Records supplied Start Marker

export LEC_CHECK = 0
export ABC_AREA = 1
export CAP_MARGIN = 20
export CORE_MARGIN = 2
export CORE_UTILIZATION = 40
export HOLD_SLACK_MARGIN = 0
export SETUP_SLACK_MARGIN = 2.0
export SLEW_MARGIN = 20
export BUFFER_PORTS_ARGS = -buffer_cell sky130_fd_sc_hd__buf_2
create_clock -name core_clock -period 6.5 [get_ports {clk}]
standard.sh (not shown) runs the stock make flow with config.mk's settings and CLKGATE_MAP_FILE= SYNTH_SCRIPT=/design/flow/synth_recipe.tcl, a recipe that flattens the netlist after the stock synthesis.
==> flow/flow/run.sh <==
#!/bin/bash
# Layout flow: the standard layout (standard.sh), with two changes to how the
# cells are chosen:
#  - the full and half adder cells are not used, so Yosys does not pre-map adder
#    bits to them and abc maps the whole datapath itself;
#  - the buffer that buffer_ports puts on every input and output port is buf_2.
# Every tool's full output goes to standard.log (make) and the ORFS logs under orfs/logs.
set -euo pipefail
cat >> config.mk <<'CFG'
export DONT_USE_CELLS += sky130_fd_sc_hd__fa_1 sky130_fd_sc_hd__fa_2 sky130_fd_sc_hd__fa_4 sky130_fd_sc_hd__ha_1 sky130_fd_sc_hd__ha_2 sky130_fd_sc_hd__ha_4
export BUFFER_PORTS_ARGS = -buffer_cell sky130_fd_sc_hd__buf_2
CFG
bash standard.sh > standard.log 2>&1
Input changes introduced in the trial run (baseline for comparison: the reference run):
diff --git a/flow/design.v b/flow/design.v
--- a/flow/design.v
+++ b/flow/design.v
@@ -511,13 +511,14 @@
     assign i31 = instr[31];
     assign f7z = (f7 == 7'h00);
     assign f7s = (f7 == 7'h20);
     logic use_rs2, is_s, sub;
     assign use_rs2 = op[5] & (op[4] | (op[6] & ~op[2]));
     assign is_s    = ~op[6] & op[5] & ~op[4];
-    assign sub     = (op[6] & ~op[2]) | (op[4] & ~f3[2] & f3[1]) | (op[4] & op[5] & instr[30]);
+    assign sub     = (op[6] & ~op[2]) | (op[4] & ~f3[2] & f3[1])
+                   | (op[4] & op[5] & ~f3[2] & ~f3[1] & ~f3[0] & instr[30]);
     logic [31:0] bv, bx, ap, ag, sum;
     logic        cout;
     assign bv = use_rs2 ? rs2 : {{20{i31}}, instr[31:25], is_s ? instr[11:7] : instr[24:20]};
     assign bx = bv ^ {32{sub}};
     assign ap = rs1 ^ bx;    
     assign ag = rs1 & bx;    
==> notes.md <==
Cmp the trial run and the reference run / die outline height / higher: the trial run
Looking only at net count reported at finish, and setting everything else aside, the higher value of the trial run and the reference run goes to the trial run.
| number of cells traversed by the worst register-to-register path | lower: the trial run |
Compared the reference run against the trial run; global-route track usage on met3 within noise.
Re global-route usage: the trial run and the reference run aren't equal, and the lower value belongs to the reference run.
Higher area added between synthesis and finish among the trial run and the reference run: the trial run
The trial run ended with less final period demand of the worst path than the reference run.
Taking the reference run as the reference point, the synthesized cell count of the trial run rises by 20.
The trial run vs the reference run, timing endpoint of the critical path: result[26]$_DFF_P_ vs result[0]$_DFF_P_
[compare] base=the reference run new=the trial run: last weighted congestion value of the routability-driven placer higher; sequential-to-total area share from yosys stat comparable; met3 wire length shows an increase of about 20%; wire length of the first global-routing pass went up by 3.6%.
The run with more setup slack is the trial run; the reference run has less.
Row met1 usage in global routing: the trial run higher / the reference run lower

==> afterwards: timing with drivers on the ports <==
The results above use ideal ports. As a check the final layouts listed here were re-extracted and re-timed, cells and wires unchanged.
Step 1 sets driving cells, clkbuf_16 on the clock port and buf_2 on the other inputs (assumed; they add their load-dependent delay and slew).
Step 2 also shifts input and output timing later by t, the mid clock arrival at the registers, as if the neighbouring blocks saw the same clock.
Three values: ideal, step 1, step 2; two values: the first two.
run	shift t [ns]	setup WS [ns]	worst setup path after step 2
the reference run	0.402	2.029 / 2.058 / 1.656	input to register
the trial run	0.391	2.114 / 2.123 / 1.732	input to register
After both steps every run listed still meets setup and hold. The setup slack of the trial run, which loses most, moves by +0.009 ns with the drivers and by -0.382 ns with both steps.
What follows belongs to an exercise in optimizing a design on an open flow for small area, a short achievable clock period and few clock cycles per item; a production flow would make more cautious choices. Function was checked by simulation only, so behaviour that the tests miss may differ from the original. Power figures rest on the tool's default switching activity, not on a simulated workload.

`flow/run.sh`:
```
#!/bin/bash
# The standard layout, with the port buffers made from buf_2 cells instead of the
# slow delay buffers buffer_ports picks by default.
set -euo pipefail
export BUFFER_PORTS_ARGS="-buffer_cell sky130_fd_sc_hd__buf_2"

bash standard.sh > standard.log 2>&1
```
`standard.sh`:
```
#!/bin/bash
# synth_recipe.tcl (not shown) runs the flow's synth.tcl, then flattens the netlist and writes it again
# the make line also repeats each setting of config.mk as NAME=value (left out here)
make -C /OpenROAD-flow-scripts/flow DESIGN_CONFIG=/design/flow/config.mk WORK_HOME=/design/flow/orfs CLKGATE_MAP_FILE= SYNTH_SCRIPT=/design/flow/synth_recipe.tcl "${@:-finish}"
```
`config.mk`:
```
export PLATFORM = sky130hd
export DESIGN_NAME = cordic
export DESIGN_NICKNAME = cordic
export VERILOG_FILES = /design/flow/design.v
export SDC_FILE = /design/flow/constraint.sdc
export NUM_CORES = 4
export LEC_CHECK = 0
export CAP_MARGIN = 20
export CORE_MARGIN = 2
export CORE_UTILIZATION = 70
export SETUP_SLACK_MARGIN = 0.8
export SLEW_MARGIN = 20
```
`constraint.sdc`:
```
create_clock -name core_clock -period 4.0 [get_ports {clk}]
set_input_delay 0.8000 -clock core_clock [delete_from_list [all_inputs] [get_ports {clk}]]
set_output_delay 0.8000 -clock core_clock [all_outputs]
set_load 0.01 [all_outputs]
```
This is an optimization exercise on Yosys and OpenROAD, whose aim is small area, not a production implementation.
Only simulation tests tie the RTL to the original design; equivalence was not proved.
The clock port is modelled as an ideal driver; clocking choices that lean on that would not hold on a real chip.
Power figures rest on the tool's default switching activity, not on a simulated workload.

==> inputs of trial 58 <==
==> flow/design.v <==
module davis_240(
input wire clk,
input wire rst,
input wire[8:0]AER_bus,
input wire REQ,
input wire SEL,
input wire ts_load,
input wire [31:0]ts_value,
output wire ACK,
output reg [31:0]data_out,
output reg [31:0]data_out_time
    );
parameter TIMESTAMP_RESOLUTION = 100; 
parameter  X_DELAY_TIME    = 40; 
parameter  Y_DELAY_TIME    = 40;
parameter  X_EXTEND_TIME    = 10;
parameter  Y_EXTEND_TIME    = 10;
parameter  ACK_HOLD_TIME    = 10;
wire [7:0]AER_Y;
wire [8:0]AER_X;
reg ack;
reg [8:0]X_addr_p;
reg [7:0]Y_addr;
reg [31:0] y_delay_counter;
reg [31:0] x_delay_counter;
reg [31:0] ack_hold_counter;
reg [31:0] time_stamp;
reg [31:0] time_register;
parameter WAIT_REQ = 0;
parameter DELAY_Y = 1;
parameter GET_Y = 2;
parameter SEND_ACK = 3;
parameter DELAY_X = 4;
parameter GET_X = 5;
reg [3:0] state;
reg y_done;
reg x_done;
assign ACK = ack;
assign AER_Y[0] = AER_bus[0];
assign AER_Y[1] = AER_bus[1];
assign AER_Y[2] = AER_bus[2];
assign AER_Y[3] = AER_bus[3];
assign AER_Y[4] = AER_bus[4];
assign AER_Y[5] = AER_bus[5];
assign AER_Y[6] = AER_bus[6];
assign AER_Y[7] = AER_bus[7];
assign AER_X[0] = AER_bus[0];
assign AER_X[1] = AER_bus[1];
assign AER_X[2] = AER_bus[2];
assign AER_X[3] = AER_bus[3];
assign AER_X[4] = AER_bus[4];
assign AER_X[5] = AER_bus[5];
assign AER_X[6] = AER_bus[6];
assign AER_X[7] = AER_bus[7];
assign AER_X[8] = AER_bus[8];
reg [6:0]counter;
always@(posedge clk)
begin
    if (rst)
    begin
        counter <= 0;
        time_stamp <= 0;
    end
    else if (ts_load)
    begin
        counter <= 0;
        time_stamp <= ts_value;
    end
    else if (counter == TIMESTAMP_RESOLUTION)
    begin
        counter <= 0;
        time_stamp <= time_stamp + 1;
    end
    else begin counter <= counter + 1; end
end
always @ (posedge clk)
begin
  if (rst) begin
    state <= WAIT_REQ;
    ack <= 1;
    X_addr_p <= 0;
    Y_addr <= 0;
    y_delay_counter <= 0;
    x_delay_counter <= 0;
    ack_hold_counter <= 0;
    time_register <= 0;
    y_done <= 0;
    x_done <= 0;
  end else
  case(state)
    WAIT_REQ : begin
                if (REQ == 0) begin  
                    if (SEL == 0) begin  
                        state <= DELAY_Y;
                    end else begin
                        state <= DELAY_X;
                    end
                end else begin
                    y_done <= 0;
                    x_done <= 0;
                    ack <= 1;
                    state <= WAIT_REQ;
                end
               end
   GET_Y :  begin
                   Y_addr <= AER_Y;
                   state <= SEND_ACK;
            end
   DELAY_Y :  begin
                   if (y_delay_counter == Y_DELAY_TIME) begin
                    y_delay_counter <= 0;
                    state <= GET_Y;
                   end else begin
                    y_delay_counter <= y_delay_counter + 1;
                    state <= DELAY_Y;
                   end
            end
   GET_X : begin
                   X_addr_p <= AER_X;
                   time_register <= time_stamp;
                   x_done <= 1;
                   state <= SEND_ACK;
            end
   DELAY_X :  begin
                   if (x_delay_counter == X_DELAY_TIME) begin
                    x_delay_counter <= 0;
                    state <= GET_X;
                   end else begin
                    x_delay_counter <= x_delay_counter + 1;
                    state <= DELAY_X;
                   end
              end
   SEND_ACK : begin
                  if (ack_hold_counter == ACK_HOLD_TIME) begin
                    ack_hold_counter <= 0;
                    ack <= 0;
                    state <= WAIT_REQ;
                  end else begin
                    ack_hold_counter <= ack_hold_counter + 1;
                    ack <= 0;
                    state <= SEND_ACK;
                  end
                end
   default : begin
                  state <= WAIT_REQ;
             end
  endcase
end
always @(posedge clk)
begin
    if (rst) begin
        data_out <= 0;
        data_out_time <= 0;
    end else if (state == GET_X && !x_done) begin
        data_out[7:0] <= Y_addr;
        data_out[16:8] <= AER_X;
        data_out[31:17] <= 0;
        data_out_time[31:0] <= time_stamp;
    end
end
endmodule
What follows belongs to an exercise in optimizing a design on an open flow for small area; a production flow would make more cautious choices.
Function was checked by simulation only, so behaviour that the tests miss may differ from the original.

==> inputs of run a <==
==> flow/design.v (excerpt) <==
module synth_engine(
    input clk,
    input rst_n,
    input audio_sync,
    input [4:0] out_gain,
    output [10:0] reg_addr,
    input [31:0] reg_rdata,
    output [10:0] ph_raddr,
    input [23:0] ph_rdata,
    output [10:0] ph_waddr,
    output [23:0] ph_wdata,
    output ph_we,
    output [15:0] out_data,
    output out_valid
    );
reg [10:0] cnt;
reg run;
reg v;                  
reg [4:0] gain_frame;   
reg [4:0] gain_out;     
wire cnt_last = &cnt;
always @(posedge clk) begin
    if (!rst_n) begin
        cnt <= 11'd0;
        run <= 1'b0;
        v <= 1'b0;
    end else begin
        v <= run;
        if (audio_sync) begin
            cnt <= 11'd0;
            run <= 1'b1;
        end else begin
            cnt <= cnt + {10'd0, run};
            if (cnt_last) run <= 1'b0;
        end
    end
end
always @(posedge clk) begin
    if (audio_sync) gain_frame <= out_gain;
    if (run & cnt_last) gain_out <= gain_frame;
end
assign reg_addr = cnt;
assign ph_raddr = cnt;
reg [21:0] pn1_q2;
reg v_q2;
reg signed [13:0] z_5_q3;
reg signed [9:0] z_9_q4;
reg pos_5_q4;
reg pos_4_q3;
reg pos_4_q4;
reg pos_3_q3;
reg pos_3_q4;
reg pos_2_q3;
reg pos_2_q4;
reg pos_1_q3;
reg pos_1_q4;
reg pos_0_q3;
reg pos_0_q4;
reg pos_6_q4;
reg pos_7_q4;
reg signed [19:0] x_8_q5;
reg signed [19:0] y_8_q5;
reg pos_8_q4;
reg pos_8_q5;
reg pos_9_q5;
reg pos_10_q5;
reg signed [19:0] x_11_q6;
reg signed [19:0] y_11_q6;
reg pos_11_q5;
reg pos_11_q6;
reg pos_12_q5;
reg pos_12_q6;
reg signed [19:0] x_13_q7;
reg signed [19:0] y_13_q7;
reg pos_13_q5;
reg pos_13_q6;
reg pos_13_q7;
reg pos_14_q5;
reg pos_14_q6;
reg pos_14_q7;
reg pos_15_q5;
reg pos_15_q6;
reg pos_15_q7;
reg signed [15:0] sin_m_q8;
reg flip_q3;
reg flip_q4;
reg flip_q5;
reg flip_q6;
reg flip_q7;
reg flip_q8;
reg [13:0] g_q2;
reg [13:0] g_q3;
reg [13:0] g_q4;
reg [13:0] g_q5;
reg [13:0] g_q6;
reg [13:0] g_q7;
reg [13:0] g_q8;
reg v_q3;
reg v_q4;
reg v_q5;
reg v_q6;
reg v_q7;
reg v_q8;
reg first_q3;
reg first_q4;
reg first_q5;
reg first_q6;
reg first_q7;
reg first_q8;
reg last_q3;
reg last_q4;
reg last_q5;
reg last_q6;
reg last_q7;
reg last_q8;
always @(posedge clk) begin
    pn1_q2 <= pn1;
    z_5_q3 <= z_5;
    z_9_q4 <= z_9;
    pos_5_q4 <= pos_5;
    pos_4_q3 <= pos_4;
    pos_4_q4 <= pos_4_q3;
    pos_3_q3 <= pos_3;
    pos_3_q4 <= pos_3_q3;
    pos_2_q3 <= pos_2;
  ...
export LEC_CHECK = 0
export CAP_MARGIN = 0
export CORE_MARGIN = 2
export CORE_UTILIZATION = 72
export CTS_CLUSTER_DIAMETER = 70
export CTS_CLUSTER_SIZE = 35
export SLEW_MARGIN = 0
create_clock -name core_clock -period 10.0 [get_ports {clk}]
run.sh (not shown) runs the stock make flow with config.mk's settings and CLKGATE_MAP_FILE= SYNTH_SCRIPT=/design/flow/synth_recipe.tcl, a recipe that flattens the netlist after the stock synthesis.
==> run b (differences from run a) <==
- CORE_UTILIZATION: 72 -> 65
- CTS_CLUSTER_DIAMETER: 70 -> 80
- CTS_CLUSTER_SIZE: 35 -> 30
==> comparison table <==
quantity                                                                            run b                    run a
Status                                                            complete, no violations  complete, no violations
GR met2 Demand/Resource                                                             53.8%                    61.2%
Met1 routed wirelength after detailed routing                                    45500 um                 44600 um
Final weighted congestion of routability-driven global placement                    0.983                    0.979
Upper clock frequency limit                                                     0.106 GHz                0.107 GHz
Final setup skew                                                                0.0267 ns                0.0264 ns
Global-route met3 utilization                                                       3.29%                    3.45%
Minimum clock period after layout                                                 9.40 ns                  9.38 ns
Insertion delay to the later sink of the worst-skew pair                          0.63 ns                  0.62 ns
Die area                                                                      70000 sq um              63300 sq um
Multi-input gate share of total cell area                                           69.1%                    69.2%
Count of clock buffers in the final design                                             33                       30
Non-clock buffer share of cell area                                                 4.14%                    4.08%
1st-iter DRT viols                                                                   2471                     2996
Detailed route wirelength on metal2                                              52000 um                 53500 um
Antenna fix cells                                                                       0                        1
Number of tap cells inserted                                                          873                      782

-- static timing again, ports no longer ideal --
How much do the figures lean on ideal ports? The routed layouts below were timed once more, with nothing changed but the port constraints.
Step 1 (the two cells are an assumption about what drives the block):
set clk [get_ports {clk}]
set_driving_cell -lib_cell sky130_fd_sc_hd__clkbuf_16 $clk
set_driving_cell -lib_cell sky130_fd_sc_hd__buf_2 [delete_from_list [all_inputs] $clk]
Step 2, shift: input delay + t, output delay - t, t = (earliest + latest rising clock arrival at the registers) / 2. This alone moves slack from input paths to output paths.
a / b / c = no drivers / after step 1 / after step 2; a / b = the first two.
run | shift t [ns] | slack for setup (ns) | worst data-port slew with drivers (ns)
run a | 0.681 | 0.624 / 0.662 / -0.019 | 0.07
run b | 0.684 | 0.603 / 0.647 / -0.038 | 0.07
Met with ideal ports but missed after step 2: setup timing in run a and run b. The setup slack of run a, which loses most, moves by +0.038 ns with the drivers and by -0.643 ns with both steps.
From an optimization exercise on the open Yosys and OpenROAD flow, aimed at small area; shortcuts taken in it are not production practice. Function was checked by simulation only, so behaviour that the tests miss may differ from the original. Power figures rest on the tool's default switching activity, not on a simulated workload.

$ cat flow/config.mk
export PLATFORM = sky130hd
export DESIGN_NAME = RISC
export DESIGN_NICKNAME = RISC
export VERILOG_FILES = /design/flow/design.v
export SDC_FILE = /design/flow/constraint.sdc
export NUM_CORES = 4
export LEC_CHECK = 0
export CAP_MARGIN = 20
export CORE_MARGIN = 2
export CORE_UTILIZATION = 45
export PLACE_DENSITY = 0.6
export SLEW_MARGIN = 20
$ cat flow/constraint.sdc
create_clock -name core_clock -period 7.5 [get_ports {clk}]
set_input_delay 1.5000 -clock core_clock [delete_from_list [all_inputs] [get_ports {clk}]]
set_output_delay 1.5000 -clock core_clock [all_outputs]
set_load 0.01 [all_outputs]
$ cat flow/design.v
`timescale 1ns / 1ps
module NegEdgeBuffer32(
    input clk,
    input rst,
    input [31:0] In,
    output reg [31:0] Out
    );
	always @(posedge clk) begin
		if (rst) Out <= 0;
		else Out <= In;
	end
endmodule
`timescale 1ns / 1ps
module NegEdgeBuffer1(
    input clk,
    input rst,
    input In,
    output reg Out
    );
	always @(posedge clk) begin
		if (rst) Out <= 0;
		else Out <= In;
	end
endmodule
`timescale 1ns / 1ps
module NegEdgeBuffer2(
    input clk,
    input rst,
    input [1:0] In,
    output reg [1:0] Out
    );
	always @(posedge clk) begin
		if (rst) Out <= 0;
		else Out <= In;
	end
endmodule
`timescale 1ns / 1ps
module NegEdgeBuffer5(
    input clk,
    input rst,
    input [4:0] In,
    output reg [4:0] Out
    );
	always @(posedge clk) begin
		if (rst) Out <= 0;
		else Out <= In;
	end
endmodule
`timescale 1ns / 1ps
module MUX4(
    input [1:0] select,
    input [BITS-1:0] in1,
    input [BITS-1:0] in2,
    input [BITS-1:0] in3,
    input [BITS-1:0] in4,
    output wire [BITS-1:0] out
    );
	 parameter BITS = 32;
	 assign out = (select == 0) ? in1 :  
					  (select == 1) ? in2 :  
					  (select == 2) ? in3 :  
					  in4;
endmodule
`timescale 1ns / 1ps
module MUX2(
    input select,
    input [BITS-1:0] in1,
    input [BITS-1:0] in2,
    output wire [BITS-1:0] out
    );
	 parameter BITS = 32;
	 assign out = (select == 0) ? in1 :  
					  in2;  
endmodule
`timescale 1ns / 1ps
module Adder(
    input [31:0] A,
    input [31:0] B,
    output [31:0] C
    );
	 assign C = A+B;
endmodule
`timescale 1ns / 1ps
module BarrelShifter32(
    input [4:0] SH,
    input LR,
    input [31:0] Input,
    output wire [31:0] Output
    );
	assign Output = LR ? (Input << SH) : (Input >> SH);
endmodule
`timescale 1ns / 1ps
module ALU(
    input [4:0] Select,
    input [BITS-1:0] A,
    input [BITS-1:0] B,
    output wire [BITS-1:0] Out,
	 output wire statV,
    output wire Cout,
	 output reg shift,  
	 output reg LR
    );
	 parameter BITS = 32;
	 reg Cout_;
	 reg [BITS-1:0] Out_;
	 reg statV_;
	 assign Out = Out_;
	 assign Cout= Cout_;
	 assign statV=statV_;
	 always @(*) begin
		shift=0;
		LR=0;
		{Cout_, Out_} = 0;
		statV_ = 0;
		case(Select)
			5'b00000: 	{Cout_, Out_} = {1'b0, A};		 
			5'b00010: 	{Cout_, Out_} = A+B;			 
			5'b00101: 	{Cout_, Out_} = A+{1'b0,~B}+1;	 
			5'b00111: 	{Cout_, Out_} = A+{1'b0,~B}+1;	 
			5'b01000: 	{Cout_, Out_} = {1'b0, A&B};	 
			5'b01010: 	{Cout_, Out_} = {1'b0, A|B};	 
			5'b01100: 	{Cout_, Out_} = {1'b0, A^B};	 
			5'b01110: 	{Cout_, Out_} = {1'b0, ~A};		 
			5'b10100:	begin shift=1; LR=1; end			 
			5'b11000:	begin shift=1; LR=0; end			 
			default: ;
		endcase
		if(Select == 5'b00010)
			statV_ = (A[BITS-1] == B[BITS-1]) && (Out_[BITS-1] != A[BITS-1]);
		else if(Select == 5'b00101 || Select == 5'b00111)
			statV_ = (A[BITS-1] != B[BITS-1]) && (Out_[BITS-1] != A[BITS-1]);
	 end
endmodule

Records supplied End Marker

> [Aim of the task]: Those lines of the records that contain the string "instr" should be identified and copied.

> [Solution below]:
     assign i31 = instr[31];
-    assign sub     = (op[6] & ~op[2]) | (op[4] & ~f3[2] & f3[1]) | (op[4] & op[5] & instr[30]);
+                   | (op[4] & op[5] & ~f3[2] & ~f3[1] & ~f3[0] & instr[30]);
     assign bv = use_rs2 ? rs2 : {{20{i31}}, instr[31:25], is_s ? instr[11:7] : instr[24:20]};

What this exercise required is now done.